**EXERCISE PROMPT**
Repeat the records below line by line, exactly, finishing on the line that contains "wire T15 = T5 ^ T11;".

Entries taken from a collection
Source: an optimization exercise on an open RTL-to-GDS flow (aim: small area, a short achievable clock period and few clock cycles per item). Production flows keep margins and buffers that such runs may drop.
The RTL was checked by simulation tests, not by an equivalence proof against the original design.

$ cat flow/design.v
module aes_sbox_top (
    input  wire [7:0]  in,
    output wire [3:0]  inv,
    output wire [17:0] tv      
);
    wire U0 = in[7], U1 = in[6], U2 = in[5], U3 = in[4];
    wire U4 = in[3], U5 = in[2], U6 = in[1], U7 = in[0];
    wire T1 = U0 ^ U3;
    wire T2 = U0 ^ U5;
    wire T3 = U0 ^ U6;
    wire T4 = U3 ^ U5;
    wire T5 = U4 ^ U6;
    wire T6 = T1 ^ T5;
    wire T7 = U1 ^ U2;
    wire T8 = U7 ^ T6;
    wire T9 = U7 ^ T7;
    wire T10 = T6 ^ T7;
    wire T11 = U1 ^ U5;
    wire T12 = U2 ^ U5;
    wire T13 = T3 ^ T4;
    wire T14 = T6 ^ T11;
    wire T15 = T5 ^ T11;
    wire T16 = T5 ^ T12;
    wire T17 = T9 ^ T16;
    wire T18 = U3 ^ U7;
    wire T19 = T7 ^ T18;
    wire T20 = T1 ^ T19;
    wire T21 = U6 ^ U7;
    wire T22 = T7 ^ T21;
    wire T23 = T2 ^ T22;
    wire T24 = T2 ^ T10;
    wire T25 = T20 ^ T17;
    wire T26 = T3 ^ T16;
    wire T27 = T1 ^ T12;
    wire M1 = T13 & T6;
    wire M2 = T23 & T8;
    wire M3 = T14 ^ M1;
    wire M4 = T19 & U7;
    wire M5 = M4 ^ M1;
    wire M6 = T3 & T16;
    wire M7 = T22 & T9;
    wire M8 = T26 ^ M6;
    wire M9 = T20 & T17;
    wire M10 = M9 ^ M6;
    wire M11 = T1 & T15;
    wire M12 = T4 & T27;
    wire M13 = M12 ^ M11;
    wire M14 = T2 & T10;
    wire M15 = M14 ^ M11;
    wire M16 = M3 ^ M2;
    wire M17 = M5 ^ T24;
    wire M18 = M8 ^ M7;
    wire M19 = M10 ^ M15;
    wire M20 = M16 ^ M13;
    wire M21 = M17 ^ M15;
    wire M22 = M18 ^ M13;
    wire M23 = M19 ^ T25;
    wire M24 = M22 ^ M23;
    wire M25 = M22 & M20;
    wire M26 = M21 ^ M25;
    wire M27 = M20 ^ M21;
    wire M28 = M23 ^ M25;
    wire M29 = M28 & M27;
    wire M30 = M26 & M24;
    wire M31 = M20 & M23;
    wire M32 = M27 & M31;
    wire M33 = M27 ^ M25;
    wire M34 = M21 & M22;
    wire M35 = M24 & M34;
    wire M36 = M24 ^ M25;
    wire M37 = M21 ^ M29;
    wire M38 = M32 ^ M33;
    wire M39 = M23 ^ M30;
    wire M40 = M35 ^ M36;
    assign inv = {M37, M38, M39, M40};
    assign tv  = {T1, T2, T3, T4, T6, T8, T9, T10, T13, T15, T16, T17, T19, T20,
                  T22, T23, T27, U7};
endmodule
What follows belongs to an exercise in optimizing a design on an open flow for small area, a short achievable clock period and few clock cycles per item; a production flow would make more cautious choices.

== run 1 ==
## pagecode_dec
module pagecode_dec (
  input  wire        clk,
  input  wire        rst,
  input  wire        in_valid,
  input  wire [7:0]  in_data,
  output reg         in_ready,
  output reg         out_valid,
  output reg         out_clean,
  output reg         out_poison,
  output reg         out_ok,
  output reg  [2:0]  out_count,
  output reg  [31:0] out_pos,
  output reg  [31:0] out_val
);
clock: 12.0 ns
lec_check: 0
cap_margin: 20
core_margin: 2
core_utilization: 65
slew_margin: 20
standard.sh (not shown) runs the stock make flow with config.mk's settings and CLKGATE_MAP_FILE= SYNTH_SCRIPT=/design/flow/synth_recipe.tcl, a recipe that flattens the netlist after the stock synthesis.
==> flow/flow/run.sh <==
#!/bin/bash
# The standard layout, with ORFS's repair_timing aiming at a setup slack
# margin of 8.5 ns, and buf_2 cells as the port buffers (the SDC, clock period
# and all other settings unchanged).
set -euo pipefail
export SETUP_SLACK_MARGIN=8.5
export BUFFER_PORTS_ARGS="-buffer_cell sky130_fd_sc_hd__buf_2"
bash standard.sh > standard_flow.log 2>&1
Edits applied to the flow inputs when going from run 1 to run 2:
-- flow/design.v --
<<< run 1, line 10
  output reg         out_ok,
  output reg  [2:0]  out_count,
  output reg  [31:0] out_pos,
  output reg  [31:0] out_val
);
  function automatic [7:0] gf_mul(input [7:0] a, input [7:0] b);
>>> run 2, line 10
  output reg         out_ok,
  output reg  [2:0]  out_count,
  output wire [31:0] out_pos,
  output wire [31:0] out_val
);
  function automatic [7:0] gf_mul(input [7:0] a, input [7:0] b);
<<< run 1, line 112
  end
  wire [7:0] cnt_nx = vin ? (last ? 8'd0 : cnt + 8'd1) : cnt;
  wire       c134    = vin ? (cnt == 8'd133) : (cnt == 8'd134);
  wire       c135    = vin ? (cnt == 8'd134) : last;
  wire       last_nx = take ? c134 : c135;
  always @(posedge clk) begin
    din <= in_data;
>>> run 2, line 112
  end
  wire [7:0] cnt_nx = vin ? (last ? 8'd0 : cnt + 8'd1) : cnt;
  wire       last_nx = take ? (cnt_nx == 8'd134) : (cnt_nx == 8'd135);
  always @(posedge clk) begin
    din <= in_data;
<<< run 1, line 151
  reg  [1:0] sa, sb, sc;        
  reg  [2:0] nroot;
  reg        fin_d;             
  wire [7:0] p    = gf_mul(ma, mb);
  wire [7:0] ssel = S[sx];
>>> run 2, line 149
  reg  [1:0] sa, sb, sc;        
  reg  [2:0] nroot;
  wire [7:0] p    = gf_mul(ma, mb);
  wire [7:0] ssel = S[sx];
<<< run 1, line 175
  wire [7:0] ol2 = gf_mul(bs[2], AM2);
  wire [7:0] ol3 = gf_mul(bs[3], AM3);
  wire [7:0] ln0 = gf_mul(ll0, AM1);                
  wire [7:0] ln1 = gf_mul(ll1, AM2);
  wire [7:0] ln2 = gf_mul(ll2, AM3);
  wire [7:0] ln3 = gf_mul(ll3, AM4);
  wire       cadv = (st == D_CHN) && adv;
  wire [7:0] lv_hi = cadv ? 8'h01 ^ ln0 ^ ln1 ^ ln2 ^ ln3
                          : 8'h01 ^ lam[0] ^ lam[1] ^ lam[2] ^ lam[3];
  wire [7:0] lv_lo = cadv ? 8'h01 ^ gf_mul(lam[0], 8'had) ^ gf_mul(lam[1], 8'h36) ^
                            gf_mul(lam[2], 8'hcf) ^ gf_mul(lam[3], 8'h7d)
                          : 8'h01 ^ ll0 ^ ll1 ^ ll2 ^ ll3;    
  reg        rz_hi, rz_lo;
  wire       rt_hi = rz_hi && !hid;
  wire       rt_lo = rz_lo;
  wire [7:0] dv_hi = lam[0] ^ lam[2];
  wire [7:0] dv_lo = ll0 ^ ll2;
>>> run 2, line 172
  wire [7:0] ol2 = gf_mul(bs[2], AM2);
  wire [7:0] ol3 = gf_mul(bs[3], AM3);
  wire [7:0] lv_hi = 8'h01 ^ lam[0] ^ lam[1] ^ lam[2] ^ lam[3];
  wire [7:0] lv_lo = 8'h01 ^ ll0 ^ ll1 ^ ll2 ^ ll3;
  wire       rt_hi = (lv_hi == 8'h00) && !hid;
  wire       rt_lo = (lv_lo == 8'h00);
  wire [7:0] dv_hi = lam[0] ^ lam[2];
  wire [7:0] dv_lo = ll0 ^ ll2;
<<< run 1, line 216
    if (rst) begin
      st        <= D_IDLE;
      fin_d     <= 1'b0;
      out_valid <= 1'b0;
      in_ready  <= 1'b1;
    end else begin
      st        <= st_nx;
      fin_d     <= (st == D_FIN);
      out_valid <= fin_d;
      in_ready  <= !last_nx || (st == D_IDLE && !load) || (st == D_FIN) ||
                   (st == D_DRN && !pa && !pb);
    end
  end
>>> run 2, line 204
    if (rst) begin
      st        <= D_IDLE;
      out_valid <= 1'b0;
      in_ready  <= 1'b1;
    end else begin
      st        <= st_nx;
      out_valid <= (st == D_FIN);
      in_ready  <= !last_nx || (st_nx == D_IDLE) || (st_nx == D_FIN);
    end
  end
<<< run 1, line 322
        hid <= !adv;
        if (adv) begin
          lam[0] <= ln0;
          lam[1] <= ln1;
          lam[2] <= ln2;
          lam[3] <= ln3;
          bs[1]  <= gf_mul(ol1, AM1);
          bs[2]  <= gf_mul(ol2, AM2);
>>> run 2, line 307
        hid <= !adv;
        if (adv) begin
          lam[0] <= gf_mul(ll0, AM1);
          lam[1] <= gf_mul(ll1, AM2);
          lam[2] <= gf_mul(ll2, AM3);
          lam[3] <= gf_mul(ll3, AM4);
          bs[1]  <= gf_mul(ol1, AM1);
          bs[2]  <= gf_mul(ol2, AM2);
<<< run 1, line 334
      default: ;
    endcase
    rz_hi <= (lv_hi == 8'h00);
    rz_lo <= (lv_lo == 8'h00);
    pa <= rt;
    pb <= pa;
>>> run 2, line 319
      default: ;
    endcase
    pa <= rt;
    pb <= pa;
<<< run 1, line 350
    if (pc)
      S[3'd4 + sc] <= p;
    if (st == D_FIN)
      for (i = 0; i < 4; i = i + 1)
        if (!(ok_dec && i < L)) begin
>>> run 2, line 333
    if (pc)
      S[3'd4 + sc] <= p;
    if (st == D_FIN) begin
      out_clean  <= clean_f;
      out_poison <= pois_f;
      out_ok     <= clean_f || ok_dec;
      out_count  <= ok_dec ? L : 3'd0;
      for (i = 0; i < 4; i = i + 1)
        if (!(ok_dec && i < L)) begin
<<< run 1, line 356
          S[i + 4] <= 8'h00;
        end
    if (load) begin
      for (i = 0; i < 8; i = i + 1)
>>> run 2, line 343
          S[i + 4] <= 8'h00;
        end
    end
    if (load) begin
      for (i = 0; i < 8; i = i + 1)
<<< run 1, line 377
    end
  end
  always @(posedge clk) begin
    out_pos    <= {S[3], S[2], S[1], S[0]};
    out_val    <= {S[7], S[6], S[5], S[4]};
    out_clean  <= clean_f;
    out_poison <= pois_f;
    out_ok     <= clean_f || ok_dec;
    out_count  <= ok_dec ? L : 3'd0;
  end
endmodule
>>> run 2, line 365
    end
  end
  assign out_pos = {S[3], S[2], S[1], S[0]};
  assign out_val = {S[7], S[6], S[5], S[4]};
endmodule
[summary]
The final layout from run 2, which completed every stage, passed the timing, design-rule and antenna checks at the end of the flow. Run 1 → run 2: area added between synthesis and finish rose by 3.9 points; via count shrank by 2.1%; count of flip-flops with a built-in enable after synthesis grew by 6. Run 1 → run 2: global-route track usage on met2 down 2.3 points; design area -2.4%. Across both runs, number of non-clock inverters in the layout was higher for run 2 than for run 1.
No run of this note included a check of the RTL's function; only the layout flow was run.

-- port drivers added, routing unchanged --
The flow's constraints put no driver on any port. The routed layouts listed below were extracted and timed again, unchanged, in two steps.
Step 1: set_driving_cell puts a clkbuf_16 on clk and a buf_2 on each other input, an assumption about the parent block.
Step 2 moves the port delays by t, midway between the first and last clock arrival at a register: inputs arrive t later, outputs are due t later. That takes back most of the time a late clock gives input paths.
Slacks: no drivers / after step 1 / after step 2; pairs: no drivers / after step 1.
run	t (ns)	slack for setup (ns)	worst setup path at the end
run 1	0.645	8.521 / 8.471 / 8.521	register to register
run 2	0.626	8.327 / 8.268 / 8.094	input to register
After both steps every run listed still meets setup and hold. The setup slack of run 2, which loses most, moves by -0.059 ns with the drivers and by -0.233 ns with both steps.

**PROBLEM SOLUTION**
Source: an optimization exercise on an open RTL-to-GDS flow (aim: small area, a short achievable clock period and few clock cycles per item). Production flows keep margins and buffers that such runs may drop.
The RTL was checked by simulation tests, not by an equivalence proof against the original design.

$ cat flow/design.v
module aes_sbox_top (
    input  wire [7:0]  in,
    output wire [3:0]  inv,
    output wire [17:0] tv      
);
    wire U0 = in[7], U1 = in[6], U2 = in[5], U3 = in[4];
    wire U4 = in[3], U5 = in[2], U6 = in[1], U7 = in[0];
    wire T1 = U0 ^ U3;
    wire T2 = U0 ^ U5;
    wire T3 = U0 ^ U6;
    wire T4 = U3 ^ U5;
    wire T5 = U4 ^ U6;
    wire T6 = T1 ^ T5;
    wire T7 = U1 ^ U2;
    wire T8 = U7 ^ T6;
    wire T9 = U7 ^ T7;
    wire T10 = T6 ^ T7;
    wire T11 = U1 ^ U5;
    wire T12 = U2 ^ U5;
    wire T13 = T3 ^ T4;
    wire T14 = T6 ^ T11;
    wire T15 = T5 ^ T11;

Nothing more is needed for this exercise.